Collected data:
···
===== config.mk =====
export PLATFORM = sky130hd
export DESIGN_NAME = store_queue_drain_unit
export DESIGN_NICKNAME = d
export VERILOG_FILES = /design/src/rtl/store_queue_drain_unit_pkg.sv /design/src/rtl/store_drain_ptr_counter.sv /design/src/rtl/store_queue_drain_unit.sv
export SDC_FILE = /design/constraint.sdc
export NUM_CORES = 1
export LEC_CHECK = 0
export ABC_CLOCK_PERIOD_IN_PS = 3200
export CORE_AREA = 2 2 111 113
export CTS_BUF_LIST = sky130_fd_sc_hd__clkbuf_16
export CTS_CLUSTER_DIAMETER = 80
export DETAILED_ROUTE_END_ITERATION = 16
export DIE_AREA = 0 0 113 115
export DONT_BUFFER_PORTS = 1
export GPL_TIMING_DRIVEN = 0
export PLACE_DENSITY_LB_ADDON = 0.1
export SYNTH_ARGS = -nofsm -noshare
export SYNTH_HDL_FRONTEND = slang
export SYNTH_HIERARCHICAL = 1
export SYNTH_SLANG_ARGS = --single-unit

===== constraint.sdc =====
create_clock -name clk -period 3.2 [get_ports clk]
set_clock_uncertainty 0.1 [all_clocks]
set_input_delay 0.64 -clock clk [delete_from_list [all_inputs] [get_ports clk]]
set_output_delay 0.64 -clock clk [all_outputs]
set_load 0.05 [all_outputs]

===== src/rtl/store_queue_drain_unit_pkg.sv =====
`default_nettype none
// ============================================================================
// Module      : store_queue_drain_unit_pkg
// Description : Shared types for the retired-store drain path: LSQ block
//               widths, drain FSM state encoding and the D-cache request.
// Revision    : 1.0 - initial release
// ============================================================================
package store_queue_drain_unit_pkg;

    // Widths owned by the load/store unit; the drain unit follows them.
    localparam int LSQ_BLOCK_ADDR_WIDTH = 28;
    localparam int LSQ_BLOCK_WORD_NUM   = 2;
    localparam int LSQ_WORD_WIDTH       = 32;
    localparam int LSQ_BYTE_WE_WIDTH    = 4;

    typedef logic [LSQ_BLOCK_ADDR_WIDTH-1:0]                lsq_block_addr_t;
    typedef logic [LSQ_WORD_WIDTH*LSQ_BLOCK_WORD_NUM-1:0]   lsq_block_data_t;
    typedef logic [LSQ_BLOCK_WORD_NUM-1:0]                  lsq_word_we_t;
    typedef logic [LSQ_BYTE_WE_WIDTH-1:0]                   lsq_byte_we_t;

    typedef enum logic [1:0] {
        DRAIN_IDLE = 2'd0,
        DRAIN_REQ  = 2'd1,
        DRAIN_WAIT = 2'd2,
        DRAIN_MISS = 2'd3
    } drain_state_t;

    typedef struct packed {
        lsq_block_addr_t addr;
        lsq_block_data_t data;
        lsq_word_we_t    wordWE;
        lsq_byte_we_t    byteWE;
    } drain_req_t;

    // Index width of a table with 'depth' entries; a single entry still needs one bit.
    function automatic int ptr_width(input int depth);
        return (depth > 1) ? $clog2(depth) : 1;
    endfunction

endpackage
`default_nettype wire


===== src/rtl/store_drain_ptr_counter.sv =====
`default_nettype none
// ============================================================================
// Module      : store_drain_ptr_counter
// Description : Retired-store read pointer (wraps at ENTRY_NUM, which need not
//               be a power of two) and the count of committed, undrained stores.
// Revision    : 1.0 - initial release
// ============================================================================
module store_drain_ptr_counter
    import store_queue_drain_unit_pkg::*;
#(
    parameter  int ENTRY_NUM    = 16,
    parameter  int COMMIT_WIDTH = 2,
    localparam int PTR_W        = ptr_width(ENTRY_NUM),
    localparam int PEND_W       = $clog2(ENTRY_NUM + 1),
    localparam int CNT_W        = $clog2(COMMIT_WIDTH + 1)
) (
    input  logic              clk,
    input  logic              rst,
    input  logic [CNT_W-1:0]  i_commitNum,
    input  logic              i_pop,
    output logic [PTR_W-1:0]  o_readPtr,
    output logic [PEND_W-1:0] o_pending
);

    localparam logic [PTR_W-1:0] c_LAST_PTR = PTR_W'(ENTRY_NUM - 1);

    logic [PTR_W-1:0]  r_readPtr;
    logic [PEND_W-1:0] r_pending;
    logic [PEND_W:0]   w_sum;

    // One spare bit so an overflow or underflow is visible rather than wrapped.
    assign w_sum = {1'b0, r_pending} + (PEND_W+1)'(i_commitNum) - (PEND_W+1)'(i_pop);

    always_ff @(posedge clk) begin
        if (rst) begin
            r_readPtr <= '0;
            r_pending <= '0;
        end else begin
            r_pending <= w_sum[PEND_W-1:0];
            if (i_pop) begin
                r_readPtr <= (r_readPtr == c_LAST_PTR) ? '0 : r_readPtr + PTR_W'(1);
            end
        end
    end

    assign o_readPtr = r_readPtr;
    assign o_pending = r_pending;

`ifndef SYNTHESIS
    a_pending_bound: assert property (@(posedge clk) disable iff (rst)
        w_sum <= (PEND_W+1)'(ENTRY_NUM));
`endif

endmodule
`default_nettype wire


===== src/rtl/store_queue_drain_unit.sv =====
`default_nettype none
// ============================================================================
// Module      : store_queue_drain_unit
// Description : Drains retired stores from the store queue head into the
//               D-cache write port, replaying on miss. Optional performance
//               counters are built when STORE_DRAIN_PERF_COUNTER_EN is defined.
// Revision    : 1.0 - initial release
// ============================================================================
module store_queue_drain_unit
    import store_queue_drain_unit_pkg::*;
#(
    parameter  int ENTRY_NUM        = 16,
    parameter  int COMMIT_WIDTH     = 2,
    parameter  int BLOCK_ADDR_WIDTH = LSQ_BLOCK_ADDR_WIDTH,
    parameter  int BLOCK_WORD_NUM   = LSQ_BLOCK_WORD_NUM,
    localparam int PTR_W            = ptr_width(ENTRY_NUM),
    localparam int PEND_W           = $clog2(ENTRY_NUM + 1),
    localparam int CNT_W            = $clog2(COMMIT_WIDTH + 1),
    localparam int DATA_W           = 32 * BLOCK_WORD_NUM
) (
    input  logic                        clk,
    input  logic                        rst,
    input  logic [CNT_W-1:0]            commitStoreNum,
    input  logic [PTR_W-1:0]            storeQueueHeadPtr,
    output logic [PTR_W-1:0]            retiredStoreQueuePtr,
    input  logic [BLOCK_ADDR_WIDTH-1:0] retiredStoreLSQ_BlockAddr,
    input  logic [DATA_W-1:0]           retiredStoreData,
    input  logic [BLOCK_WORD_NUM-1:0]   retiredStoreWordWE,
    input  logic [3:0]                  retiredStoreByteWE,
    input  logic                        retiredStoreCondEnabled,
    output logic                        releaseStoreQueueHead,
    output logic [CNT_W-1:0]            releaseStoreQueueHeadEntryNum,
    output logic                        dcWriteValid,
    input  logic                        dcWriteReady,
    output logic [BLOCK_ADDR_WIDTH-1:0] dcWriteAddr,
    output logic [DATA_W-1:0]           dcWriteData,
    output logic [BLOCK_WORD_NUM-1:0]   dcWriteWordWE,
    output logic [3:0]                  dcWriteByteWE,
    input  logic                        dcWriteAck,
    input  logic                        dcWriteHit,
    input  logic                        dcMissRefilled,
    output logic                        storeDrained,
    output logic [31:0]                 perfMissCount,
    output logic [31:0]                 perfStallCycles
);

    drain_state_t      r_state;
    drain_state_t      w_state_next;
    drain_req_t        r_req;
    logic              w_pop;
    logic              w_capture;
    logic              w_hasPending;
    logic [PTR_W-1:0]  w_readPtr;
    logic [PEND_W-1:0] w_pending;

    store_drain_ptr_counter #(
        .ENTRY_NUM    (ENTRY_NUM),
        .COMMIT_WIDTH (COMMIT_WIDTH)
    ) u_ptr_counter (
        .clk         (clk),
        .rst         (rst),
        .i_commitNum (commitStoreNum),
        .i_pop       (w_pop),
        .o_readPtr   (w_readPtr),
        .o_pending   (w_pending)
    );

    assign w_hasPending = (w_pending != '0);

    always_ff @(posedge clk) begin
        if (rst) begin
            r_state <= DRAIN_IDLE;
        end else begin
            r_state <= w_state_next;
        end
    end

    // IDLE looks only at the registered pending count, so a store committed
    // this cycle is first considered next cycle.
    always_comb begin
        w_state_next = r_state;
        w_pop        = 1'b0;
        w_capture    = 1'b0;
        case (r_state)
            DRAIN_IDLE: begin
                if (w_hasPending) begin
                    if (!retiredStoreCondEnabled) begin
                        w_pop = 1'b1;
                    end else begin
                        w_capture    = 1'b1;
                        w_state_next = DRAIN_REQ;
                    end
                end
            end
            DRAIN_REQ: begin
                if (dcWriteReady) begin
                    w_state_next = DRAIN_WAIT;
                end
            end
            DRAIN_WAIT: begin
                if (dcWriteAck) begin
                    if (dcWriteHit) begin
                        w_pop        = 1'b1;
                        w_state_next = DRAIN_IDLE;
                    end else begin
                        w_state_next = DRAIN_MISS;
                    end
                end
            end
            DRAIN_MISS: begin
                if (dcMissRefilled) begin
                    w_state_next = DRAIN_REQ;
                end
            end
            default: begin
                w_state_next = DRAIN_IDLE;
            end
        endcase
    end

    // Request is held across REQ/WAIT/MISS so a miss replays the same write.
    always_ff @(posedge clk) begin
        if (rst) begin
            r_req <= '0;
        end else if (w_capture) begin
            r_req.addr   <= retiredStoreLSQ_BlockAddr;
            r_req.data   <= retiredStoreData;
            r_req.wordWE <= retiredStoreWordWE;
            r_req.byteWE <= retiredStoreByteWE;
        end
    end

    assign retiredStoreQueuePtr          = w_readPtr;
    assign releaseStoreQueueHead         = w_pop;
    assign releaseStoreQueueHeadEntryNum = CNT_W'(w_pop);
    assign dcWriteValid                  = (r_state == DRAIN_REQ);
    assign dcWriteAddr                   = r_req.addr;
    assign dcWriteData                   = r_req.data;
    assign dcWriteWordWE                 = r_req.wordWE;
    assign dcWriteByteWE                 = r_req.byteWE;
    assign storeDrained                  = !w_hasPending && (r_state == DRAIN_IDLE);

`ifdef STORE_DRAIN_PERF_COUNTER_EN
    logic [31:0] r_perfMissCount;
    logic [31:0] r_perfStallCycles;

    always_ff @(posedge clk) begin
        if (rst) begin
            r_perfMissCount   <= '0;
            r_perfStallCycles <= '0;
        end else begin
            if ((r_state == DRAIN_WAIT) && dcWriteAck && !dcWriteHit) begin
                r_perfMissCount <= r_perfMissCount + 32'd1;
            end
            if (((r_state == DRAIN_REQ) && !dcWriteReady) || (r_state == DRAIN_MISS)) begin
                r_perfStallCycles <= r_perfStallCycles + 32'd1;
            end
        end
    end

    assign perfMissCount   = r_perfMissCount;
    assign perfStallCycles = r_perfStallCycles;
`else
    assign perfMissCount   = '0;
    assign perfStallCycles = '0;
`endif

`ifndef SYNTHESIS
    a_wait_needs_ack: assert property (@(posedge clk) disable iff (rst)
        (r_state == DRAIN_WAIT) |-> dcWriteAck);
    a_head_consistent: assert property (@(posedge clk) disable iff (rst)
        ((r_state == DRAIN_IDLE) && w_hasPending) |-> (w_readPtr == storeQueueHeadPtr));
`endif

endmodule
`default_nettype wire


==> impl_results.html, run 1 <==
<table>
<tr><th>Metric</th><th>Value</th></tr>
<tr><th colspan="2">Status</th></tr>
<tr><td>Status</td><td>complete, but fails checks</td></tr>
<tr><td>Violations in the final reports</td><td>design-rule violations</td></tr>
<tr><th colspan="2">Setup path</th></tr>
<tr><td>Startpoint type of the worst setup path</td><td>flop</td></tr>
<tr><td>CP startpoint</td><td>r_state[1]$_SDFFE_PP0P_</td></tr>
<tr><td>Required time worst endpoint</td><td>3.38 ns</td></tr>
<tr><td>Endpoint arrival time on the critical path</td><td>3.15 ns</td></tr>
<tr><td>R2r setup slk</td><td>0.22 ns</td></tr>
<tr><td>Terminus of the critical flop-to-flop path</td><td>u_ptr_counter/o_pending[4]$_SDFF_PP0_</td></tr>
<tr><td>Startpoint of the worst register-to-register path</td><td>r_state[1]$_SDFFE_PP0P_</td></tr>
<tr><td>Maximum fanout along the worst path</td><td>5</td></tr>
<tr><td>Cells on worst reg2reg path</td><td>12</td></tr>
<tr><td>Path type of the worst setup path</td><td>flop to flop</td></tr>
<tr><td>Element type at the critical path end</td><td>flop</td></tr>
<tr><th colspan="2">Final layout</th></tr>
<tr><td>Final standard cell utilization of the core</td><td>45.51%</td></tr>
<tr><td>Total number of nets in the final design</td><td>778</td></tr>
<tr><td>Number of inserted filler cells in the final layout</td><td>1231</td></tr>
<tr><td>Share of cells above drive strength 1</td><td>16.21%</td></tr>
<tr><td>Storage element area</td><td>2182 um^2</td></tr>
<tr><td>Combined area of the multi-input logic cells</td><td>2006 um^2</td></tr>
<tr><td>Area Overhead vs Synth</td><td>16.90%</td></tr>
<tr><td>Final cell count without fillers</td><td>807</td></tr>
<tr><td>Antenna diode instance count</td><td>0</td></tr>
<tr><th colspan="2">Placed design</th></tr>
<tr><td>Post-detailed-placement half-perimeter wirelength</td><td>9266 um</td></tr>
<tr><td>Number of buffers added on ports</td><td>0</td></tr>
<tr><td>Global placer's final weighted congestion</td><td>0.7753</td></tr>
<tr><td>Placed cell count</td><td>790</td></tr>
<tr><th colspan="2">Logic synthesis</th></tr>
<tr><td>Post-Syn Area per Cell</td><td>7.955 um^2</td></tr>
<tr><td>Synth Cell Area</td><td>4598 um^2</td></tr>
<tr><td>Number of different library cells in the post-synthesis netlist</td><td>34</td></tr>
<tr><td>Post-synthesis sequential area ratio</td><td>47.46%</td></tr>
<tr><td>Post-Syn Instances</td><td>578</td></tr>
<tr><td>Prevailing post-synth register cell</td><td>dfxtp_1</td></tr>
<tr><td>Yosys Warn Count</td><td>6</td></tr>
<tr><td>Post-synth ARST share</td><td>0%</td></tr>
<tr><td>Seq cells post-synth</td><td>109</td></tr>
<tr><td>Number of enable flip-flop cells after synthesis</td><td>0</td></tr>
<tr><th colspan="2">Detailed routing</th></tr>
<tr><td>Via/cell ratio</td><td>4.549</td></tr>
<tr><td>Remaining routing DRC violations</td><td>20</td></tr>
<tr><td>Initial DRC count</td><td>150</td></tr>
<tr><td>Remaining antenna violation count after routing</td><td>0</td></tr>
<tr><td>Overall via count from detail_route</td><td>3671</td></tr>
<tr><td>Number of optimization iterations in the first detailed-route pass</td><td>10</td></tr>
<tr><td>Per-cell routed wire length</td><td>14.72 um</td></tr>
<tr><td>Routed Wire Length</td><td>11880 um</td></tr>
<tr><th colspan="2">Pwr</th></tr>
<tr><td>Power density over the cells</td><td>1051 nW/um^2</td></tr>
<tr><td>Peak VDD IR</td><td>0.0004414 V</td></tr>
<tr><td>Power, Total</td><td>5649 uW</td></tr>
<tr><td>Leak pwr</td><td>0.002309 uW</td></tr>
<tr><th colspan="2">STA</th></tr>
<tr><td>Slew headroom</td><td>38.72%</td></tr>
<tr><td>Setup repair after global routing missed its margin</td><td>no</td></tr>
<tr><td>Final total negative setup slack</td><td>0 ns</td></tr>
<tr><td>Hold violation total from the final report</td><td>0</td></tr>
<tr><td>Min Clock Period, post-route</td><td>2.977 ns</td></tr>
<tr><td>Achievable clock frequency</td><td>336.0 MHz</td></tr>
<tr><td>Transition time of the tightest slew-check pin</td><td>0.9152 ns</td></tr>
<tr><td>Post-Route Hold Slack</td><td>0.3195 ns</td></tr>
<tr><td>Count of final max-slew check failures</td><td>0</td></tr>
<tr><td># setup viols final</td><td>0</td></tr>
<tr><td>Portion of the clock cycle consumed by the worst path in the final layout</td><td>93.02%</td></tr>
<tr><th colspan="2">Die</th></tr>
<tr><td>Number of top-level pins</td><td>282</td></tr>
<tr><td>Overall die area</td><td>13000 um^2</td></tr>
<tr><td>DIE HEIGHT</td><td>115 um</td></tr>
<tr><td>Core ar.</td><td>11810 um^2</td></tr>
<tr><td>Initial core utilization</td><td>38.93%</td></tr>
<tr><td>FP Rows</td><td>40</td></tr>
<tr><td>Die extent in x</td><td>113 um</td></tr>
<tr><th colspan="2">Global routing</th></tr>
<tr><td>Pin count of the biggest net entering global routing</td><td>19</td></tr>
<tr><td>Grt ovf</td><td>0</td></tr>
<tr><td>First-pass GRT wire length</td><td>17650 um</td></tr>
<tr><td>Number of global-route vias before repair</td><td>3401</td></tr>
<tr><td>Antenna violations before repair</td><td>0</td></tr>
<tr><td>All-layer global routing usage</td><td>17.23%</td></tr>
<tr><th colspan="2">CTS</th></tr>
<tr><td>Clock root buffer master</td><td>clkbuf_16</td></tr>
<tr><td>CTS tree</td><td>done</td></tr>
<tr><td>Clock buffer depth</td><td>2</td></tr>
<tr><td>TritonCTS Buffers</td><td>9</td></tr>
<tr><td>Number of levels the H-tree was split into</td><td>3</td></tr>
<tr><td>Sinks on Clock Net</td><td>109</td></tr>
<tr><td>Worst-path clk slew</td><td>0.08 ns</td></tr>
<tr><td>Clock latency of the later-clocked register in the worst-skew pair</td><td>0.34 ns</td></tr>
<tr><th colspan="2">Hold path</th></tr>
<tr><td>Depth of the worst hold-timing path</td><td>2</td></tr>
<tr><td>Min-Delay Path Class</td><td>input pin to flop</td></tr>
<tr><td>Worst hold path endpoint</td><td>dcWriteWordWE[0]$_SDFFE_PP0P_</td></tr>
<tr><td>Launch point of the worst hold path</td><td>retiredStoreWordWE[0]</td></tr>
<tr><th colspan="2">Run</th></tr>
<tr><td>Max capacitance violation total</td><td>0</td></tr>
</table>
critical path: stages (launching register included):
cell and delay [ns]:
dfxtp_1 0.33, inv_1 0.11, ha_2 0.23, nand2b_2 0.12, o21ai_4 0.45, ha_1 0.32
inv_1 0.06, ha_1 0.16, inv_1 0.06, fa_1 0.39, nand2b_4 0.17, a2111oi_2 0.28
o21bai_1 0.14
area by class of cell:
class | instances | area share (%)
inverters | 12 | 0.8380
repair buffers | 1 | 0.06983
clock inverters | 7 | 1.373
multi-input cells | 423 | 37.31
plain buffers | 99 | 12.20
flip-flops and latches | 109 | 40.60
clock buffers | 9 | 4.190
well taps | 147 | 3.422
Yosys cell counts (2+ instances only):
cell type	instances	area share (%)
o21ai_0	2	0.22
nand2b_1	6	0.82
buf_6	2	0.49
ha_1	11	3.0
inv_1	12	0.98
xor2_1	2	0.38
a21oi_1	102	11
buf_4	68	11
clkbuf_1	18	1.5
nand2_1	197	16
nand3_1	3	0.33
or4_1	2	0.33
dfxtp_1	109	47
buf_2	11	1.2
o31ai_1	2	0.33
nor2_1	10	0.82
nor2b_1	4	0.54
per-stage QoR:
step           area (um^2)  setup WS (ns)
4_1_cts               5341        0.04142
2_1_floorplan         4842        0.06503
6_report              5375         0.2235
5_1_grt               5375        0.05221
3_5_place_dp          5035        -0.1522
3_3_place_gp          5026        -0.1130
cell usage in the layout (no fill, tap or decap), types with 2 or more instances in the layout:
cell,Yosys,routed
a21oi_1,102,102
buf_4,68,68
dfxtp_1,109,109
nand2_1,197,197
clkbuf_16,0,9
nor2_1,10,9
xor2_1,2,2
inv_1,12,12
o31ai_1,2,2
nand2b_1,6,4
conb_1,1,65
clkinv_4,0,2
nand3_1,3,3
ha_1,11,10
inv_6,0,2
clkbuf_1,18,18
nor2b_1,4,4
or4_1,2,2
buf_2,11,11
buf_6,2,2
repair_timing:
action,in CTS,in global routing
hold buffers,0,0
gates cloned,0,1
setup buffers,0,0
setup endpoints to repair,1,1
gates resized for setup,1,6
pin swaps,0,2
flip-flops by register name, indices dropped and copies added, names as in the netlist:
register	flops
dcWriteAddr	28
dcWriteWordWE	2
u_ptr_counter/o_readPtr	4
dcWriteData	64
u_ptr_counter/o_pending	5
r_state	2
dcWriteByteWE	4
where the power goes:
group	internal (uW)	switching [uW]
Sequential	1660	1170
Clock	612	511
Combinational	583	1110
metal layers:
layer  vias up  track usage [%]  wire, um
met2       177            29.70      5900
met5         -                0         0
met1      1608            19.00      4291
met3         7            8.224      1577
met4         0            5.122       106
li1       1879                -         -
cells by family after synthesis:
family | after synthesis | share of synthesized area (%)
muxes | 2 | 0.4626
adders and majority gates | 12 | 3.429
and+or+nand+nor | 228 | 19.89
DFF | 109 | 47.46
AOI/OAI and AO/OA | 112 | 12.87
xor gates and xnor gates | 3 | 0.5715
other | 1 | 0.08155
buffers and inverters | 111 | 15.24
worst max path at each step:
| stage | endpoint | slack (ns) |
|---|---|---|
| final | u_ptr_counter/o_pending[4]$_SDFF_PP0_ | 0.22 |
| after global routing | u_ptr_counter/o_pending[4]$_SDFF_PP0_ | 0.05 |
| after CTS | u_ptr_counter/o_pending[4]$_SDFF_PP0_ | 0.04 |
| after detailed placement | u_ptr_counter/o_pending[4]$_SDFF_PP0_ | -0.15 |
| after global placement | u_ptr_counter/o_pending[4]$_SDFF_PP0_ | -0.11 |
| after floorplan | u_ptr_counter/o_pending[4]$_SDFF_PP0_ | 0.07 |
Note: power is estimated with default switching activity, not from simulation.
==> run 2: changes to the inputs <==
Settings changed: ABC_CLOCK_PERIOD_IN_PS 3200 to 3500, CORE_AREA 2 2 111 113 to 2 2 109 111, DIE_AREA 0 0 113 115 to 0 0 111 113, TNS_END_PERCENT set to 20.
Clock period 3.2 ns to 3.5 ns, I/O delays scaled along.
==> run 2 against run 1 <==
The flow now finishes without violations. Critical endpoint unchanged. Utilization grew 2.0 points. Fmax shrank 7.1%. Final area shrank 0.44%. Global-route usage is essentially flat. Clock power shrank 4%. Setup slack gained 0.072 ns. Hold slack gained 0.060 ns. Final cell count shrank 0.62%. Combinational power shrank 11%. Register-to-register slack gained 0.07 ns.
···
Among the entries above, the lines between the ones containing "<tr><td>Sinks on Clock" and "repair buffers | 1 | 0.06983", inclusive, are to be transcribed exactly. No other line is to be given.

<tr><td>Sinks on Clock Net</td><td>109</td></tr>
<tr><td>Worst-path clk slew</td><td>0.08 ns</td></tr>
<tr><td>Clock latency of the later-clocked register in the worst-skew pair</td><td>0.34 ns</td></tr>
<tr><th colspan="2">Hold path</th></tr>
<tr><td>Depth of the worst hold-timing path</td><td>2</td></tr>
<tr><td>Min-Delay Path Class</td><td>input pin to flop</td></tr>
<tr><td>Worst hold path endpoint</td><td>dcWriteWordWE[0]$_SDFFE_PP0P_</td></tr>
<tr><td>Launch point of the worst hold path</td><td>retiredStoreWordWE[0]</td></tr>
<tr><th colspan="2">Run</th></tr>
<tr><td>Max capacitance violation total</td><td>0</td></tr>
</table>
critical path: stages (launching register included):
cell and delay [ns]:
dfxtp_1 0.33, inv_1 0.11, ha_2 0.23, nand2b_2 0.12, o21ai_4 0.45, ha_1 0.32
inv_1 0.06, ha_1 0.16, inv_1 0.06, fa_1 0.39, nand2b_4 0.17, a2111oi_2 0.28
o21bai_1 0.14
area by class of cell:
class | instances | area share (%)
inverters | 12 | 0.8380
repair buffers | 1 | 0.06983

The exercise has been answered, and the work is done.